Reproduce exactly the lines below, from the first through the one containing "[logic make-up after synthesis]", and nothing more.

────

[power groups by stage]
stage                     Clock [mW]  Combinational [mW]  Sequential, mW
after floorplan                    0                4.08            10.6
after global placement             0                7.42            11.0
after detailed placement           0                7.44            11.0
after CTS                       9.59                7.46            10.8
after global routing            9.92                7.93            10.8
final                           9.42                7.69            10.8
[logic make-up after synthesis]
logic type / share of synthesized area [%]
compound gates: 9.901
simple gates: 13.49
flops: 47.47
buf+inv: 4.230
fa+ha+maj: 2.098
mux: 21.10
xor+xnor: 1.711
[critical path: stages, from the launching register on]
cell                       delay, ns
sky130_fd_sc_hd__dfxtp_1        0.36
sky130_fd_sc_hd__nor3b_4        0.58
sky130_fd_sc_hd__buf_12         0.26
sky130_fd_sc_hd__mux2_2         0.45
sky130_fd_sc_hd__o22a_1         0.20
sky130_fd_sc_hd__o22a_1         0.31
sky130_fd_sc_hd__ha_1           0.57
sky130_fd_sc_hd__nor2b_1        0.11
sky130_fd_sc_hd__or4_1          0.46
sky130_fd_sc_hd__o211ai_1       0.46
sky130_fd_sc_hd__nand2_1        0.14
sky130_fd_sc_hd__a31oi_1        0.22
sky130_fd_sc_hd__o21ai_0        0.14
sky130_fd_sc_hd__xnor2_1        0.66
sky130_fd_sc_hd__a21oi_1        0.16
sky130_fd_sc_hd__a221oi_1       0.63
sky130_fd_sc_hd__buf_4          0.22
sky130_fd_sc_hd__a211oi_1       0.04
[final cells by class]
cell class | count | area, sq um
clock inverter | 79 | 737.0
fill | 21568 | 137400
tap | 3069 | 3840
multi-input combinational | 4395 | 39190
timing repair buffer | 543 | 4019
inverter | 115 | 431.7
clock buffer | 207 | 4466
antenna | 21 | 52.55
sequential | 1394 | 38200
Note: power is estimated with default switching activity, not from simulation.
`src/logic/hart_csr_pkg.sv`:
```
/*
 * CSR address map, mstatus and dcsr bit positions, mie write mask
 * and the CSR address and data types
 */

package hart_csr_pkg;

  // Basic CSR widths
  typedef logic [11:0] csr_addr_t;
  typedef logic [31:0] csr_data_t;

  ////////////////////////////////////////////////////////////////////////////
  // Address map
  ////////////////////////////////////////////////////////////////////////////

  localparam csr_addr_t CSR_MSTATUS = 12'h300;
  localparam csr_addr_t CSR_MIE     = 12'h304;
  localparam csr_addr_t CSR_MCAUSE  = 12'h342;
  localparam csr_addr_t CSR_MIP     = 12'h344;
  localparam csr_addr_t CSR_DCSR    = 12'h7B0;
  localparam csr_addr_t CSR_MCYCLE  = 12'hB00;
  localparam csr_addr_t CSR_MCYCLEH = 12'hB80;

  ////////////////////////////////////////////////////////////////////////////
  // Field positions and masks
  ////////////////////////////////////////////////////////////////////////////

  // Only MIE and MPIE live in mstatus here
  localparam int MSTATUS_MIE_BIT  = 3;
  localparam int MSTATUS_MPIE_BIT = 7;

  // MSI, MTI, MEI plus custom lines 16..31
  localparam csr_data_t MIE_WRITE_MASK = 32'hFFFF_0888;

  // Lowest bit of the 3-bit dcsr cause field
  localparam int DCSR_CAUSE_LSB = 6;

endpackage

```
`src/logic/hart_ctrl_pkg.sv`:
```
/*
 * Hart state encoding, interrupt id type,
 * debug cause code and mcause interrupt flag
 */

package hart_ctrl_pkg;

  // Hart run control states
  typedef enum logic [2:0] {
    RESET,
    BOOT_WAIT,
    RUNNING,
    SLEEP,
    DBG_HALTED
  } hart_state_e;

  // Machine interrupt lines, one per mie/mip bit
  localparam int NUM_IRQ = 32;

  // Encoded id of the selected line
  typedef logic [4:0] irq_id_t;

  // dcsr cause for an external halt request
  localparam logic [2:0] DBG_CAUSE_HALTREQ = 3'd3;

  // Interrupt flag in mcause
  localparam int MCAUSE_IRQ_BIT = 31;

endpackage

```
`src/logic/hart_csr_file.sv`:
```
/*
 * Minimal machine CSR file: mstatus, mie, mip, mcause, dcsr, mcycle(h)
 * Read mux, trap and mret updates, debug cause capture
 */

module hart_csr_file import hart_csr_pkg::*, hart_ctrl_pkg::*; (
  input  logic        clk_i,
  input  logic        rst_i,

  // Software access port
  input  logic        csr_we_i,
  input  csr_addr_t   csr_addr_i,
  input  csr_data_t   csr_wdata_i,
  output csr_data_t   csr_rdata_o,

  // Retirement and FSM events
  input  logic        mret_i,
  input  logic        irq_ack_i,
  input  irq_id_t     irq_id_i,
  input  logic        dbg_entry_i,

  // Interrupt controller side
  input  csr_data_t   mip_i,
  output csr_data_t   mie_o,
  output logic        m_irq_enable_o,

  // Counter side
  input  logic [63:0] mcycle_i,
  output logic        mcycle_wr_lo_o,
  output logic        mcycle_wr_hi_o
);

  logic       mstatus_mie_q;
  logic       mstatus_mpie_q;
  csr_data_t  mie_q;
  csr_data_t  mcause_q;
  logic [2:0] dcsr_cause_q;
  logic       wr_mstatus;
  logic       wr_mie;
  logic       wr_mcause;

  // Write decode
  assign wr_mstatus     = csr_we_i && (csr_addr_i == CSR_MSTATUS);
  assign wr_mie         = csr_we_i && (csr_addr_i == CSR_MIE);
  assign wr_mcause      = csr_we_i && (csr_addr_i == CSR_MCAUSE);
  assign mcycle_wr_lo_o = csr_we_i && (csr_addr_i == CSR_MCYCLE);
  assign mcycle_wr_hi_o = csr_we_i && (csr_addr_i == CSR_MCYCLEH);

  ////////////////////////////////////////////////////////////////////////////
  // Register updates
  ////////////////////////////////////////////////////////////////////////////

  always_ff @(posedge clk_i) begin
    if (rst_i) begin
      mstatus_mie_q  <= 1'b0;
      mstatus_mpie_q <= 1'b0;
      mie_q          <= '0;
      mcause_q       <= '0;
      dcsr_cause_q   <= '0;
    end else begin
      // mstatus: trap entry, then mret, then software
      if (irq_ack_i) begin
        mstatus_mpie_q <= mstatus_mie_q;
        mstatus_mie_q  <= 1'b0;
      end else if (mret_i) begin
        mstatus_mie_q  <= mstatus_mpie_q;
        mstatus_mpie_q <= 1'b1;
      end else if (wr_mstatus) begin
        mstatus_mie_q  <= csr_wdata_i[MSTATUS_MIE_BIT];
        mstatus_mpie_q <= csr_wdata_i[MSTATUS_MPIE_BIT];
      end

      // mcause: interrupt flag plus line number
      if (irq_ack_i) begin
        mcause_q                 <= csr_data_t'(irq_id_i);
        mcause_q[MCAUSE_IRQ_BIT] <= 1'b1;
      end else if (wr_mcause) begin
        mcause_q <= csr_wdata_i;
      end

      if (wr_mie) begin
        mie_q <= csr_wdata_i & MIE_WRITE_MASK;
      end

      // Halt cause latched on entry
      if (dbg_entry_i) begin
        dcsr_cause_q <= DBG_CAUSE_HALTREQ;
      end
    end
  end

  ////////////////////////////////////////////////////////////////////////////
  // Read mux
  ////////////////////////////////////////////////////////////////////////////

  always_comb begin
    csr_rdata_o = '0;
    case (csr_addr_i)
      CSR_MSTATUS: begin
        csr_rdata_o[MSTATUS_MIE_BIT]  = mstatus_mie_q;
        csr_rdata_o[MSTATUS_MPIE_BIT] = mstatus_mpie_q;
      end
      CSR_MIE:     csr_rdata_o = mie_q;
      CSR_MIP:     csr_rdata_o = mip_i;
      CSR_MCAUSE:  csr_rdata_o = mcause_q;
      CSR_DCSR:    csr_rdata_o[DCSR_CAUSE_LSB +: 3] = dcsr_cause_q;
      CSR_MCYCLE:  csr_rdata_o = mcycle_i[31:0];
      CSR_MCYCLEH: csr_rdata_o = mcycle_i[63:32];
      // Unmapped reads as zero
      default:     csr_rdata_o = '0;
    endcase
  end

  assign mie_o          = mie_q;
  assign m_irq_enable_o = mstatus_mie_q;

endmodule

```
`src/logic/hart_ctrl.sv`:
```
/*
 * Hart control top level
 * FSM, interrupt controller, CSR file and mcycle counter
 */

module hart_ctrl import hart_csr_pkg::*, hart_ctrl_pkg::*; (
  input  logic               clk_i,
  input  logic               rst_i,

  // Hart control
  input  logic               fetch_enable_i,
  input  logic               debug_req_i,
  input  logic [NUM_IRQ-1:0] irq_i,

  // CSR write port and combinational read
  input  logic               csr_we_i,
  input  csr_addr_t          csr_addr_i,
  input  csr_data_t          csr_wdata_i,
  output csr_data_t          csr_rdata_o,

  // Retirement stand-ins
  input  logic               wfi_i,
  input  logic               mret_i,
  input  logic               dret_i,

  output logic               irq_ack_o,
  output irq_id_t            irq_id_o,

  // Debug status
  output logic               debug_havereset_o,
  output logic               debug_running_o,
  output logic               debug_halted_o,

  output logic               core_sleep_o,
  output logic [63:0]        mcycle_o
);

  hart_state_e hart_state;
  logic        irq_req;
  logic        irq_wu;
  logic        dbg_entry;
  logic        count_inhibit;
  logic        m_irq_enable;
  logic        mcycle_wr_lo;
  logic        mcycle_wr_hi;
  csr_data_t   mie;
  csr_data_t   mip;

  ////////////////////////////////////////////////////////////////////////////
  // Run control
  ////////////////////////////////////////////////////////////////////////////

  hart_ctrl_fsm fsm_i (
    .clk_i             ( clk_i             ),
    .rst_i             ( rst_i             ),
    .fetch_enable_i    ( fetch_enable_i    ),
    .debug_req_i       ( debug_req_i       ),
    .wfi_i             ( wfi_i             ),
    .dret_i            ( dret_i            ),
    .irq_req_i         ( irq_req           ),
    .irq_wu_i          ( irq_wu            ),
    .state_o           ( hart_state        ),
    .irq_ack_o         ( irq_ack_o         ),
    .dbg_entry_o       ( dbg_entry         ),
    .count_inhibit_o   ( count_inhibit     ),
    .debug_havereset_o ( debug_havereset_o ),
    .debug_running_o   ( debug_running_o   ),
    .debug_halted_o    ( debug_halted_o    ),
    .core_sleep_o      ( core_sleep_o      )
  );

  // Frozen outside RUNNING instead of clock gating
  mcycle_counter cnt_i (
    .clk_i           ( clk_i         ),
    .rst_i           ( rst_i         ),
    .count_inhibit_i ( count_inhibit ),
    .wr_lo_i         ( mcycle_wr_lo  ),
    .wr_hi_i         ( mcycle_wr_hi  ),
    .wdata_i         ( csr_wdata_i   ),
    .mcycle_o        ( mcycle_o      )
  );

  ////////////////////////////////////////////////////////////////////////////
  // Interrupts and CSRs
  ////////////////////////////////////////////////////////////////////////////

  int_controller irq_i_ctrl (
    .clk_i          ( clk_i        ),
    .rst_i          ( rst_i        ),
    .irq_i          ( irq_i        ),
    .mie_i          ( mie          ),
    .m_irq_enable_i ( m_irq_enable ),
    .mip_o          ( mip          ),
    .irq_req_o      ( irq_req      ),
    .irq_wu_o       ( irq_wu       ),
    .irq_id_o       ( irq_id_o     )
  );

  hart_csr_file csr_i (
    .clk_i          ( clk_i          ),
    .rst_i          ( rst_i          ),
    .csr_we_i       ( csr_we_i       ),
    .csr_addr_i     ( csr_addr_i     ),
    .csr_wdata_i    ( csr_wdata_i    ),
    .csr_rdata_o    ( csr_rdata_o    ),
    .mret_i         ( mret_i         ),
    .irq_ack_i      ( irq_ack_o      ),
    .irq_id_i       ( irq_id_o       ),
    .dbg_entry_i    ( dbg_entry      ),
    .mip_i          ( mip            ),
    .mie_o          ( mie            ),
    .m_irq_enable_o ( m_irq_enable   ),
    .mcycle_i       ( mcycle_o       ),
    .mcycle_wr_lo_o ( mcycle_wr_lo   ),
    .mcycle_wr_hi_o ( mcycle_wr_hi   )
  );

endmodule

```
`src/logic/hart_ctrl_fsm.sv`:
```
/*
 * Hart run control FSM: boot, run, sleep on WFI and debug halt,
 * plus the Mealy interrupt acknowledge and debug entry strobes
 */

module hart_ctrl_fsm import hart_ctrl_pkg::*; (
  input  logic        clk_i,
  input  logic        rst_i,

  // Hart control
  input  logic        fetch_enable_i,
  input  logic        debug_req_i,
  input  logic        wfi_i,
  input  logic        dret_i,

  // From the interrupt controller
  input  logic        irq_req_i,
  input  logic        irq_wu_i,

  output hart_state_e state_o,
  output logic        irq_ack_o,
  output logic        dbg_entry_o,
  output logic        count_inhibit_o,

  // Debug and sleep status
  output logic        debug_havereset_o,
  output logic        debug_running_o,
  output logic        debug_halted_o,
  output logic        core_sleep_o
);

  hart_state_e state_q;
  hart_state_e state_d;
  logic        havereset_q;
  logic        live;

  // Hart is out of boot and not halted
  assign live = (state_q == RUNNING) || (state_q == SLEEP);

  ////////////////////////////////////////////////////////////////////////////
  // Next state
  ////////////////////////////////////////////////////////////////////////////

  always_comb begin
    state_d = state_q;
    case (state_q)
      RESET: begin
        state_d = BOOT_WAIT;
      end
      BOOT_WAIT: begin
        if (fetch_enable_i) begin
          state_d = RUNNING;
        end
      end
      RUNNING: begin
        // Debug first, a taken interrupt beats WFI
        if (debug_req_i) begin
          state_d = DBG_HALTED;
        end else if (wfi_i && !irq_req_i) begin
          state_d = SLEEP;
        end
      end
      SLEEP: begin
        // Wake-up ignores mstatus.MIE
        if (debug_req_i) begin
          state_d = DBG_HALTED;
        end else if (irq_wu_i) begin
          state_d = RUNNING;
        end
      end
      DBG_HALTED: begin
        if (dret_i) begin
          state_d = RUNNING;
        end
      end
      default: begin
        state_d = RESET;
      end
    endcase
  end

  always_ff @(posedge clk_i) begin
    if (rst_i) begin
      state_q     <= RESET;
      havereset_q <= 1'b1;
    end else begin
      state_q <= state_d;
      // Dropped on first entry into RUNNING, never set again
      if (state_d == RUNNING) begin
        havereset_q <= 1'b0;
      end
    end
  end

  ////////////////////////////////////////////////////////////////////////////
  // Outputs
  ////////////////////////////////////////////////////////////////////////////

  // Mealy strobes, debug request masks the acknowledge
  assign irq_ack_o   = (state_q == RUNNING) && irq_req_i && !debug_req_i;
  assign dbg_entry_o = live && debug_req_i;

  // mcycle only advances while running
  assign count_inhibit_o = (state_q != RUNNING);

  assign state_o           = state_q;
  assign debug_havereset_o = havereset_q;
  assign debug_running_o   = live;
  assign debug_halted_o    = (state_q == DBG_HALTED);
  assign core_sleep_o      = (state_q == SLEEP);

endmodule

```
`src/logic/int_controller.sv`:
```
/*
 * Machine interrupt controller: mip capture, mie masking,
 * highest-line selection and wake-up
 */

module int_controller import hart_csr_pkg::*, hart_ctrl_pkg::*; (
  input  logic               clk_i,
  input  logic               rst_i,
  // Raw interrupt lines
  input  logic [NUM_IRQ-1:0] irq_i,
  // From the CSR file
  input  csr_data_t          mie_i,
  input  logic               m_irq_enable_i,
  output csr_data_t          mip_o,
  // To the FSM
  output logic               irq_req_o,
  output logic               irq_wu_o,
  output irq_id_t            irq_id_o
);

  csr_data_t mip_q;
  csr_data_t irq_pend;

  // One edge of latency from the pins
  always_ff @(posedge clk_i) begin
    if (rst_i) begin
      mip_q <= '0;
    end else begin
      mip_q <= irq_i;
    end
  end

  // Pending and enabled
  assign irq_pend = mip_q & mie_i;

  // Ascending scan, last hit is the highest line
  always_comb begin
    irq_id_o = '0;
    for (int i = 0; i < NUM_IRQ; i++) begin
      if (irq_pend[i]) begin
        irq_id_o = irq_id_t'(i);
      end
    end
  end

  // Wake-up does not look at mstatus.MIE
  assign irq_wu_o  = |irq_pend;
  assign irq_req_o = irq_wu_o && m_irq_enable_i;

  assign mip_o = mip_q;

endmodule

```
`src/logic/mcycle_counter.sv`:
```
/*
 * 64-bit mcycle counter with inhibit and separate writes
 * to the low and high halves
 */

module mcycle_counter import hart_csr_pkg::*; (
  input  logic        clk_i,
  input  logic        rst_i,
  input  logic        count_inhibit_i,
  // Decoded CSR writes to mcycle / mcycleh
  input  logic        wr_lo_i,
  input  logic        wr_hi_i,
  input  csr_data_t   wdata_i,
  output logic [63:0] mcycle_o
);

  logic [63:0] mcycle_q;
  logic [63:0] mcycle_d;
  logic        wr_any;

  assign wr_any = wr_lo_i || wr_hi_i;

  always_comb begin
    mcycle_d = mcycle_q;
    if (wr_any) begin
      // Write replaces its half, no increment this cycle
      if (wr_lo_i) begin
        mcycle_d[31:0] = wdata_i;
      end
      if (wr_hi_i) begin
        mcycle_d[63:32] = wdata_i;
      end
    end else if (!count_inhibit_i) begin
      // Carry ripples into the upper half
      mcycle_d = mcycle_q + 64'd1;
    end
  end

  always_ff @(posedge clk_i) begin
    if (rst_i) begin
      mcycle_q <= '0;
    end else begin
      mcycle_q <= mcycle_d;
    end
  end

  assign mcycle_o = mcycle_q;

endmodule
```
`config.mk`:
```
export PLATFORM = sky130hd
export DESIGN_NAME = hart_ctrl
export DESIGN_NICKNAME = d
export VERILOG_FILES = /design/src/logic/hart_csr_pkg.sv /design/src/logic/hart_ctrl_pkg.sv /design/src/logic/hart_csr_file.sv /design/src/logic/hart_ctrl.sv /design/src/logic/hart_ctrl_fsm.sv /design/src/logic/int_controller.sv /design/src/logic/mcycle_counter.sv
export SDC_FILE = /design/constraint.sdc
export NUM_CORES = 1
export LEC_CHECK = 0
export ABC_AREA = 1
export BUFFER_PORTS_ARGS = -buffer_cell sky130_fd_sc_hd__buf_4
export CAP_MARGIN = 0
export CORE_MARGIN = 2
export CORE_UTILIZATION = 55
export DETAILED_ROUTE_END_ITERATION = 12
export GPL_ROUTABILITY_DRIVEN = 0
export GPL_TIMING_DRIVEN = 0
export PLACE_DENSITY = 0.8
export SETUP_SLACK_MARGIN = 0.5
export SLEW_MARGIN = 10
export SYNTH_ARGS = -nofsm -noshare
export SYNTH_HDL_FRONTEND = slang
export SYNTH_SLANG_ARGS = --single-unit
```
`constraint.sdc`:
```
create_clock -name clk_i -period 6.2 [get_ports clk_i]
set_clock_uncertainty 0.1 [all_clocks]
set_input_delay 1.24 -clock clk_i [delete_from_list [all_inputs] [get_ports clk_i]]
set_output_delay 1.24 -clock clk_i [all_outputs]
set_load 0.02 [all_outputs]
```
==> results.tsv <==
metric	value	unit
timing_hold_violations_final	0	
cts-root-buf	clkbuf_16	
synth-seq-cells	154	
cp_data_required_time	4860	ps
grt_max_degree	17	
hold_class	flip-flop to flip-flop	
fmax	200.0	MHz
portBuffers	189	
crit_cells	10	
synthArstFlopShare	0	%
synth-main-ff-cell	dfxtp_1	
final_net_count	1600	
first_global_vias	9791	
cts_made_buffers	17	
crit_arrival	3660	ps
wl	35590	um
slowest_stage	buf_1	
utilization	70.62	%
crit_chain	buf_4 -> nor2_1 -> nand2_1 -> nor4_1 -> nand2_1 -> inv_2 -> buf_1 -> nand2_1 -> o211ai_1 -> buf_4	
synth-edff-count	0	
syn_avg_cell_area	6.743	um2
cts_tree	done	
dr.pass1.iters	6	
setup_viol	0	
syn_inst	1307	
path_max_fanout	10	
path_class	input pin to output pin	
rrSetupSlack	3340	ps
rows	46	
worstHoldPathCells	2	
total_leakage_power	4.541	nW
relSlewSlack	40.67	%
via_count	10760	
worstRegToRegCells	12	
core	15770	um2
cp_common_cell	nand2_1	
die_area	17050	um2
clkLatencyLatePin	440	ps
synth_cell_types	53	
syn_area	8813	um2
hold_buffers	0	
die_w	130.6	um
path_buf_inv	4	
synth_top_area_share	34.98	%
fin_crit	5000	ps
maxCapViolCount	0	
grt.overflow.total	0	
power_density	225.6	nW/um2
areaGrowthSynthToFinish	26.36	%
die_y	130.6	um
vias_per_cell	6.169	
cts.clk_slew.worst_paths	60	ps
clock_sink_count	154	
diodes	0	
grt_setup_unrepaired	false	
drtAntennaViolNets	0	
layout-drive-gt1-share	18.72	%
grt_pass1_wl	53330	um
fin_tns_setup	0	ps
layout_common_cells	nand2_1 (318), buf_4 (192), dfxtp_1 (154)	
fin_crit_sh	80.65	%
hpwlAfterDp	26810	um
worstReg2RegStart	irq_i_ctrl.mip_o[18]	
hold_path_startpoint	fsm_i.debug_havereset_o	
rr_endpoint	csr_i.mcause_q[16]	
antenna_found_initial	0	
start_util	55.89	%
power	2.512	mW
wl_per_cell	20.41	um
drc	0	
whs_endpoint	fsm_i.debug_havereset_o	
ys_warn_count	0	
synthTopCellsByArea	dfxtp_1 (35%), nand2_1 (14%), o21ai_0 (6.5%)	
ys_seq_area_share	34.98	%
final_common_cell	nand2_1	
crit_path_end_kind	output pin	
status	complete, no violations	
post-synth-top-area-cell	dfxtp_1	
drt_iter0_drc	1958	
drv_slew	0	
grt_use_total	41.74	%
cts_max_path_buffers	2	
cts_resized	0	
ir_worst_vdd	208.5	uV
cp-start-kind	input pin	
max_stage_delay	670	ps
htree_levels	4	
syn-num-nets	1392	
post_cts_buffers	0	
tightestPinTransition	889.9	ps
critPathTopFamily	buffers and inverters	
ioPinCount	190	
==> synthesized netlist by cell type, types with 2 or more instances <==
cell type and n:
nor4_1 8, o21ai_0 114, nand3_2 4, nor2_4 4
buf_2 7, nor3_2 2, buf_1 3, nand3_1 62
nand2_4 4, o2111ai_1 10, dfxtp_1 154, nand2_2 7
nor4_4 3, clkinv_1 3, nand4_1 27, o221ai_1 2
a31oi_1 59, inv_2 7, inv_1 142, o22ai_1 3
o211ai_1 17, nor2_2 8, buf_6 5, nor2_1 89
nand2_1 318, buf_4 3, xor2_1 46, nor3b_1 2
clkbuf_1 44, nor3_1 34, o31ai_1 2, xnor2_1 7
a21oi_1 87
==> sequential cells by signal, indices dropped and copies added, names as in the netlist, 3 cells and up <==
signal            flops
cnt_i.mcycle_o       64
csr_i.mcause_q       32
csr_i.mie_o          19
fsm_i.state_o         3
irq_i_ctrl.mip_o     32
==> per-stage QoR <==
step	area [um2]	cells	worst slack [ps]	hold slack, ps
after floorplan	8813	1307	2260	330.3
after global placement	10500	1712	1351	338.8
after detailed placement	10500	1712	1318	350.7
after CTS	11140	1744	1318	360.7
after global routing	11140	1744	1183	381.7
final	11140	1744	1200	359.3
==> how the worst max path moves through the flow <==
stage                              from               to
after global placement    csr_addr_i[5]  csr_rdata_o[29]
after CTS                 csr_addr_i[5]  csr_rdata_o[28]
final                     csr_addr_i[3]  csr_rdata_o[28]
after floorplan           csr_addr_i[9]  csr_rdata_o[11]
after detailed placement  csr_addr_i[5]  csr_rdata_o[28]
after global routing      csr_addr_i[0]  csr_rdata_o[16]
==> where the power goes <==
group | leakage [nW] | internal, mW | total (mW) | switching, mW
sequential | 1.25 | 1.03 | 1.09 | 0.0555
combinational | 2.98 | 0.116 | 0.292 | 0.176
clock | 0.306 | 0.689 | 1.14 | 0.446
total | 4.54 | 1.83 | 2.51 | 0.678
==> final cells by class <==
type                    instances  area (um2)
plain buffers                  63       295.3
clock inverters                13       191.4
inverters                     153       575.6
flip-flops and latches        154        3083
repair buffers                189        1419
well taps                     216       270.3
fillers                      1398        4633
multi-input cells             937        4860
clock buffers                  19       442.9
==> worst reg2reg max path, stage by stage (launching register included) <==
cell      delay, ps
dfxtp_1         320
nand2_1          90
nand2_1          70
inv_1            70
nand3_1         110
nor4_1          270
inv_1           170
o21ai_0         190
inv_1           120
nand2_1         180
nand2_1         360
clkbuf_1        440
a21oi_1         270
==> layer usage <==
| metal | GRT usage (%) | part of all wire [%] | vias to the layer above |
|---|---|---|---|
| met5 | 0 | 0 | - |
| met2 | 60.75 | 41 | 949 |
| li1 | - | - | 4779 |
| met1 | 56.47 | 38 | 4865 |
| met3 | 11.40 | 15 | 166 |
| met4 | 22.22 | 6.3 | 0 |
==> cells by family after synthesis <==
kind of cell    after synthesis  synth area share, %
mux                           1               0.1136
simple gates                582                30.37
flops                       154                34.98
xor+xnor                     53                5.267
compound gates              300                19.25
buf+inv                     216                9.881
fa+ha+maj                     1               0.1419
Power figures use the tool's default switching activity.
--- src/srom_psram_writer.sv ---
`timescale 1ns/1ps

module srom_psram_writer import srom_pkg::*; #(
	parameter int END_ADDRESS = 'h30_0000 - 1
) (
	input  logic       clk,
	input  logic       n_reset,
	input  logic       load,
	input  logic [7:0] data,
	input  logic       psram_busy,
	output psram_req_t psram,
	output logic       pending,
	output logic       last
);
	logic              ff_wr;
	logic [ADDR_W-1:0] ff_address;
	logic [7:0]        ff_wdata;
	logic              w_accept;

	// PSRAM takes the byte in any cycle it is not busy
	assign w_accept = ff_wr && !psram_busy;

	// ------------------------------
	// Request hold
	// ------------------------------
	always_ff @(posedge clk) begin
		if (!n_reset) begin
			ff_wr <= 1'b0;
		end else if (load) begin
			ff_wr <= 1'b1;
		end else if (w_accept) begin
			ff_wr <= 1'b0;
		end
	end

	always_ff @(posedge clk) begin
		if (load) begin
			ff_wdata <= data;
		end
	end

	// Copy address, only moves on acceptance so it doubles as request address
	always_ff @(posedge clk) begin
		if (!n_reset) begin
			ff_address <= '0;
		end else if (w_accept) begin
			ff_address <= ff_address + 1'b1;
		end
	end

	assign psram   = '{wr: ff_wr, address: ff_address, wdata: ff_wdata};
	assign pending = ff_wr;
	// Byte now being read lands on the final address
	assign last    = (ff_address == ADDR_W'(END_ADDRESS));

endmodule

────

*Response area:*
[power groups by stage]
stage                     Clock [mW]  Combinational [mW]  Sequential, mW
after floorplan                    0                4.08            10.6
after global placement             0                7.42            11.0
after detailed placement           0                7.44            11.0
after CTS                       9.59                7.46            10.8
after global routing            9.92                7.93            10.8
final                           9.42                7.69            10.8
[logic make-up after synthesis]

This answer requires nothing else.